Was bedeutet ATAG?
ATAG steht für Authoring Tool Accessibility Guidelines. Es handelt sich um Richtlinien des W3C, die festlegen, wie Autorensysteme – also Redaktions- oder Content-Management-Systeme (CMS), Website-Baukästen, E-Learning-Plattformen oder Dokumentenerstellungstools – barrierefrei gestaltet sein sollten. ATAG verfolgt dabei zwei zentrale Ziele: Werkzeuge selbst barrierefrei machen und Nutzer:innen bei der Erstellung barrierefreier Inhalte unterstützen.
Warum ist ATAG wichtig?
Barrierefreiheit endet nicht beim Frontend. Schon bei der Erstellung digitaler Inhalte müssen die richtigen Weichen gestellt werden. Wenn ein Redaktionssystem z. B. keine Möglichkeit bietet, Alt-Texte für Bilder einzufügen oder Überschriften korrekt auszuzeichnen, entstehen Barrieren direkt bei der Inhaltsproduktion.
ATAG setzt genau hier an und fordert:
Barrierefreie Bedienbarkeit des Tools selbst
Unterstützung bei der Erstellung barrierefreier Inhalte
So wird gewährleistet, dass digitale Barrierefreiheit schon beim Erstellen beginnt – und nicht erst im Nachgang geprüft oder nachgebessert werden muss.
Die zwei Säulen von ATAG
1. Zugänglichkeit des Autorensystems selbst (Part A)
Ein CMS oder Autorentool soll von Menschen mit Behinderungen problemlos nutzbar sein. Dazu zählen:
Tastaturbedienbarkeit
Unterstützung von Screenreadern
ausreichende Kontraste
sinnvolle Fokusführung
klare Bedienlogik
Beispiel:
Ein barrierefreier Editor muss die Möglichkeit bieten, per Tastatur Textbereiche auszuwählen, Menüs zu bedienen und strukturierende Elemente einzufügen.
2. Unterstützung bei der Erstellung barrierefreier Inhalte (Part B)
Das Tool sollte die Erstellung von barrierefreien Inhalten aktiv fördern, etwa durch:
Warnungen bei fehlenden Alt-Texten
Vorlagen mit semantischer HTML-Struktur
automatische Generierung barrierefreier Code-Strukturen
Hilfestellungen bei Formularen, Tabellen oder Videos
Beispiel:
Wenn ein Autor ein Bild ohne Alt-Text einfügt, kann das System eine Erinnerung oder ein Hinweis anzeigen: „Bitte Beschreibung für Bildschirmleser ergänzen“.

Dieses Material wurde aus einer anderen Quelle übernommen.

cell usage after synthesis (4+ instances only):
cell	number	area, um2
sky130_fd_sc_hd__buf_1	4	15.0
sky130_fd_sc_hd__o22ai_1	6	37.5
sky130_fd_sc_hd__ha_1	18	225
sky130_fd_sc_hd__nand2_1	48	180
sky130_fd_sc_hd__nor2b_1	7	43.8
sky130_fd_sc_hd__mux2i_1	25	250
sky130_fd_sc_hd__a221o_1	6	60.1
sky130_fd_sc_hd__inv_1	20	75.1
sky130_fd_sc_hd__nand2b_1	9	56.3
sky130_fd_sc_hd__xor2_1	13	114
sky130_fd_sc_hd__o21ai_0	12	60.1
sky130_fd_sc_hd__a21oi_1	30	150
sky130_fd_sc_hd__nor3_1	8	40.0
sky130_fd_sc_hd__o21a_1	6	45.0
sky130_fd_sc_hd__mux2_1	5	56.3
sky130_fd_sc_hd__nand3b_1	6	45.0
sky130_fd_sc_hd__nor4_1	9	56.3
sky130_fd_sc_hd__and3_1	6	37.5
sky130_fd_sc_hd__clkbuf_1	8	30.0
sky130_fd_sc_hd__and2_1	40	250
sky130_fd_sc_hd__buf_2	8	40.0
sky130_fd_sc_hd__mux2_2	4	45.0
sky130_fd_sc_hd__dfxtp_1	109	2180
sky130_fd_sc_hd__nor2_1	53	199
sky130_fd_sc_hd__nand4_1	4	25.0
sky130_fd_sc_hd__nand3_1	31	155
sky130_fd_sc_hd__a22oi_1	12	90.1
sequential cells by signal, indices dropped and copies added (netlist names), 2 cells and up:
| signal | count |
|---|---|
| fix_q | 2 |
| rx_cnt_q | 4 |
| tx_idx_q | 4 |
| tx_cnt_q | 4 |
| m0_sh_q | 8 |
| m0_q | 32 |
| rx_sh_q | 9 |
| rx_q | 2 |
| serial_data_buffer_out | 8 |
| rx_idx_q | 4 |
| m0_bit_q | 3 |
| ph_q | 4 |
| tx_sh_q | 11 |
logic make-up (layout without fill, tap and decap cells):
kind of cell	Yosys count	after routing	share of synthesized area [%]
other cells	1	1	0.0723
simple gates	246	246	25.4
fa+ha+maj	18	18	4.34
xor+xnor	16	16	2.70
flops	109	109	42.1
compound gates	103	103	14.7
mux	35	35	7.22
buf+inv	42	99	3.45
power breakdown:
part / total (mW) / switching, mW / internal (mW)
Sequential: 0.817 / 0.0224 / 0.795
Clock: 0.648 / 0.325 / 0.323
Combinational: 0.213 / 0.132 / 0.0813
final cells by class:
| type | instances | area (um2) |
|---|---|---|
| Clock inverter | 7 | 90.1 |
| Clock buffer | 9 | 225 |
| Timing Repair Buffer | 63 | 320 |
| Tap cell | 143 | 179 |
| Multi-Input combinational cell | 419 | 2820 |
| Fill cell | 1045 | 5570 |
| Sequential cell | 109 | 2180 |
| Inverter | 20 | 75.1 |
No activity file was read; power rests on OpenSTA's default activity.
File: src/design/rmc_rotmask.sv
/*
  Rotate-left and mask datapath, combinational.
  Bit 0 is the most significant bit in mask bounds.
*/
`timescale 1ns/1ps
`default_nettype none

module rmc_rotmask #(
  parameter int XLEN = 32
) (
  // Operands
  input wire logic [XLEN-1:0] src_in,
  input wire logic [XLEN-1:0] old_in,
  // Controls
  input wire logic [4:0] sh_in,
  input wire logic [4:0] mb_in,
  input wire logic [4:0] me_in,
  input wire logic insert_in,
  // Result
  output logic [XLEN-1:0] result_out,
  output logic [XLEN-1:0] mask_out
);

  logic [2*XLEN-1:0] dbl;
  logic [XLEN-1:0] rot;

  assign dbl = {src_in, src_in} << sh_in;
  assign rot = dbl[2*XLEN-1:XLEN];

  // ==========================================================
  // Mask, wrapping when start lies past end
  genvar gi;
  generate
    for (gi = 0; gi < XLEN; gi++) begin : g_mask
      localparam logic [4:0] POS = 5'(XLEN - 1 - gi);
      assign mask_out[gi] = (mb_in <= me_in) ?
        (POS >= mb_in && POS <= me_in) : (POS >= mb_in || POS <= me_in);
    end
  endgenerate

  assign result_out = (rot & mask_out) |
                      (insert_in ? (old_in & ~mask_out) : '0);

endmodule

`default_nettype wire

File: src/design/rmc_unit.sv
/*
  Rotate, mask and compare unit: word compares into a chosen condition
  field, single condition-bit logic, and rotate-with-mask operations.
  Assumes the decoder presents one request per valid cycle with operands.
*/
// How it works
// (RL1) Only 32-bit word compares exist
// (RL2) Size select must be zero for compares
// (RL3) Compare writes the selected condition field
// (RL4) Signed and unsigned, register or immediate
// (RL5) Set, clear, copy, invert one condition bit
// (RL6) Extract n bits at b, justify, zero rest
// (RL7) Insert n bits at b, keep others
// (RL8) Rotate left or right, full mask
// (RL9) Logical shift by n below 32
// (RL10) Clear leftmost or rightmost n bits
// (RL11) Clear left b then shift left n
// (RL12) Rotate left by third register amount
// (RL13) Record form updates first result field
// (RL14) Bit ops via eqv, xor, or, nor
`timescale 1ns/1ps
`default_nettype none
`include "rmc_map.svh"

module rmc_unit
  import rmc_pkg::*;
(
  // Clock and reset
  input wire logic clock_in,
  input wire logic rst_b_in,
  // Request
  input wire logic req_valid_in,
  input wire rmc_req_t req_in,
  input wire logic [`RMC_XLEN-1:0] rs_in,
  input wire logic [`RMC_XLEN-1:0] rb_in,
  input wire logic [`RMC_XLEN-1:0] ra_old_in,
  input wire logic so_in,
  // Answer
  output logic done_out,
  output logic illegal_out,
  output logic [`RMC_XLEN-1:0] result_out,
  output logic [`RMC_XLEN-1:0] cr_out
);

  localparam logic [5:0] W = `RMC_WORD_BITS;
  localparam logic [5:0] L = `RMC_LAST_BIT;

  // Vector index of a condition bit numbered from the left
  function automatic logic [4:0] cr_idx(input logic [4:0] pos);
    cr_idx = ~pos;
  endfunction

  logic [5:0] n;
  logic [5:0] b;
  logic [5:0] sh6;
  logic [5:0] mb6;
  logic [5:0] me6;
  logic ins;
  logic bad;
  logic is_rot;
  logic is_cmp;
  logic [`RMC_XLEN-1:0] rm_res;
  logic [`RMC_XLEN-1:0] opb;
  logic lt;
  logic gt;
  logic eq;
  logic [4:0] lt_idx;
  logic [4:0] gt_idx;
  logic [4:0] eq_idx;
  logic [4:0] so_idx;
  logic crbit;
  logic [`RMC_XLEN-1:0] next_cr;

  assign n = req_in.n;
  assign b = {1'b0, req_in.b};
  assign is_cmp = req_in.op == RMC_CMP || req_in.op == RMC_CMPL;
  assign is_rot = !is_cmp && req_in.op != RMC_CRLOG;

  // ==========================================================
  // Rotate amount and mask bounds per operation
  always_comb begin
    sh6 = 6'h0;
    mb6 = 6'h0;
    me6 = L;
    ins = 1'b0;
    bad = 1'b0;
    unique case (req_in.op)
      RMC_EXTL: begin // see (RL6)
        sh6 = b;
        me6 = n - 6'h1;
        bad = n == 6'h0 || n > W;
      end
      RMC_EXTR: begin // see (RL6)
        sh6 = b + n;
        mb6 = W - n;
        bad = n == 6'h0 || n > W;
      end
      RMC_INSL: begin // see (RL7)
        sh6 = W - b;
        mb6 = b;
        me6 = b + n - 6'h1;
        ins = 1'b1;
        bad = n == 6'h0 || n > W;
      end
      RMC_INSR: begin // see (RL7)
        sh6 = W - (b + n);
        mb6 = b;
        me6 = b + n - 6'h1;
        ins = 1'b1;
        bad = n == 6'h0 || n > W;
      end
      RMC_ROTLI: begin // see (RL8)
        sh6 = n;
        bad = n > L;
      end
      RMC_ROTRI: begin // see (RL8)
        sh6 = W - n;
        bad = n > L;
      end
      RMC_ROTLW: begin // see (RL12)
        sh6 = {1'b0, rb_in[4:0]};
      end
      RMC_SLWI: begin // see (RL9)
        sh6 = n;
        me6 = L - n;
        bad = n > L;
      end
      RMC_SRWI: begin // see (RL9)
        sh6 = W - n;
        mb6 = n;
        bad = n > L;
      end
      RMC_CLRL: begin // see (RL10)
        mb6 = n;
        bad = n > L;
      end
      RMC_CLRR: begin // see (RL10)
        me6 = L - n;
        bad = n > L;
      end
      RMC_CLRLSL: begin // see (RL11)
        sh6 = n;
        mb6 = b - n;
        me6 = L - n;
        bad = n > b;
      end
      RMC_CMP, RMC_CMPL: begin
        bad = req_in.size_sel != `RMC_WORD_SIZE; // see (RL1) (RL2)
      end
      RMC_CRLOG: begin
        bad = 1'b0;
      end
      default: begin
        bad = 1'b1;
      end
    endcase
  end

  rmc_rotmask #(
    .XLEN(`RMC_XLEN)
  ) u_rotmask (
    .src_in(rs_in),
    .old_in(ra_old_in),
    .sh_in(sh6[4:0]),
    .mb_in(mb6[4:0]),
    .me_in(me6[4:0]),
    .insert_in(ins),
    .result_out(rm_res),
    .mask_out()
  );

  // ==========================================================
  // Compare; second operand from register or extended immediate
  always_comb begin
    if (!req_in.use_imm) begin // see (RL4)
      opb = rb_in;
    end else if (req_in.op == RMC_CMPL) begin
      opb = {{(`RMC_XLEN-`RMC_IMMW){1'b0}}, req_in.imm};
    end else begin
      opb = {{(`RMC_XLEN-`RMC_IMMW){req_in.imm[`RMC_IMMW-1]}}, req_in.imm};
    end
  end

  // Word-only compare; no doubleword path is built, see (RL1)
  assign lt = (req_in.op == RMC_CMPL) ? rs_in < opb :
              $signed(rs_in) < $signed(opb);
  assign gt = (req_in.op == RMC_CMPL) ? rs_in > opb :
              $signed(rs_in) > $signed(opb);
  assign eq = rs_in == opb;

  assign lt_idx = cr_idx({req_in.target_flag_field, `RMC_FLD_LT});
  assign gt_idx = cr_idx({req_in.target_flag_field, `RMC_FLD_GT});
  assign eq_idx = cr_idx({req_in.target_flag_field, `RMC_FLD_EQ});
  assign so_idx = cr_idx({req_in.target_flag_field, `RMC_FLD_SO});

  // Set and clear come as eqv and xor of a bit with itself, see (RL14)
  always_comb begin
    unique case (req_in.crfunc)
      RMC_CR_EQV: crbit = ~(cr_out[cr_idx(req_in.bit_a)] ^
                            cr_out[cr_idx(req_in.bit_b)]);
      RMC_CR_XOR: crbit = cr_out[cr_idx(req_in.bit_a)] ^
                          cr_out[cr_idx(req_in.bit_b)];
      RMC_CR_OR: crbit = cr_out[cr_idx(req_in.bit_a)] |
                         cr_out[cr_idx(req_in.bit_b)];
      RMC_CR_NOR: crbit = ~(cr_out[cr_idx(req_in.bit_a)] |
                            cr_out[cr_idx(req_in.bit_b)]);
    endcase
  end

  // ==========================================================
  // Next condition register
  always_comb begin
    next_cr = cr_out;
    if (is_cmp) begin // see (RL3)
      next_cr[lt_idx] = lt;
      next_cr[gt_idx] = gt;
      next_cr[eq_idx] = eq;
      next_cr[so_idx] = so_in;
    end else if (req_in.op == RMC_CRLOG) begin
      next_cr[cr_idx(req_in.bit_t)] = crbit; // see (RL5)
    end else if (req_in.record) begin // see (RL13)
      next_cr[cr_idx({`RMC_FIRST_RESULT_FIELD, `RMC_FLD_LT})] =
        rm_res[`RMC_XLEN-1];
      next_cr[cr_idx({`RMC_FIRST_RESULT_FIELD, `RMC_FLD_GT})] =
        !rm_res[`RMC_XLEN-1] && rm_res != '0;
      next_cr[cr_idx({`RMC_FIRST_RESULT_FIELD, `RMC_FLD_EQ})] =
        rm_res == '0;
      next_cr[cr_idx({`RMC_FIRST_RESULT_FIELD, `RMC_FLD_SO})] = so_in;
    end
  end

  // ==========================================================
  // Registers; refused requests leave cr_out and result_out unchanged and only raise illegal_out
  always_ff @(posedge clock_in or negedge rst_b_in) begin
    if (!rst_b_in) begin
      cr_out <= `RMC_CR_RESET;
    end else if (req_valid_in && !bad) begin
      cr_out <= next_cr;
    end
  end

  always_ff @(posedge clock_in or negedge rst_b_in) begin
    if (!rst_b_in) begin
      result_out <= `RMC_RESULT_RESET;
    end else if (req_valid_in && !bad && is_rot) begin
      result_out <= rm_res;
    end
  end

  always_ff @(posedge clock_in or negedge rst_b_in) begin
    if (!rst_b_in) begin
      done_out <= 1'b0;
      illegal_out <= 1'b0;
    end else begin
      done_out <= req_valid_in && !bad;
      illegal_out <= req_valid_in && bad;
    end
  end
endmodule

`default_nettype wire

Beispiele für ATAG-konforme Funktionen
Ein CMS erlaubt nur die Auswahl aus barrierefreien Farbkontrasten.
Eingabefelder für Links fordern automatisch Linktexte statt „hier klicken“.
Automatische Prüfungen für die korrekte Überschriften-Hierarchie.
Integrierte Validierung der WCAG-Kriterien vor dem Veröffentlichen.
Wer sollte sich mit ATAG befassen?
CMS-Anbieter und Entwickler
Sie sollten ATAG bei der Planung und Entwicklung ihrer Systeme berücksichtigen.Institutionen mit Barrierefreiheitsverpflichtung
Öffentliche Stellen, Bildungseinrichtungen oder Behörden, die Inhalte bereitstellen, sollten prüfen, ob ihr eingesetztes System ATAG-konform ist.Unternehmen mit redaktionellen Arbeitsprozessen
Auch in der freien Wirtschaft spielt ATAG ab 2025 im Rahmen des BFSG (Barrierefreiheitsstärkungsgesetzes) eine zunehmend wichtige Rolle – insbesondere bei der digitalen Produktgestaltung.
ATAG im Vergleich zu WCAG
Zielgruppe | Standard | Fokus |
---|---|---|
Entwickler:innen von Websites | WCAG | Barrierefreie Inhalte |
Entwickler:innen von Tools | ATAG | Barrierefreie Redaktionssysteme |
Nutzer:innen von Tools | indirekt ATAG | Unterstützung bei Barrierefreiheit |
ATAG ergänzt die WCAG, indem es die Werkzeuge in den Blick nimmt, mit denen Inhalte entstehen.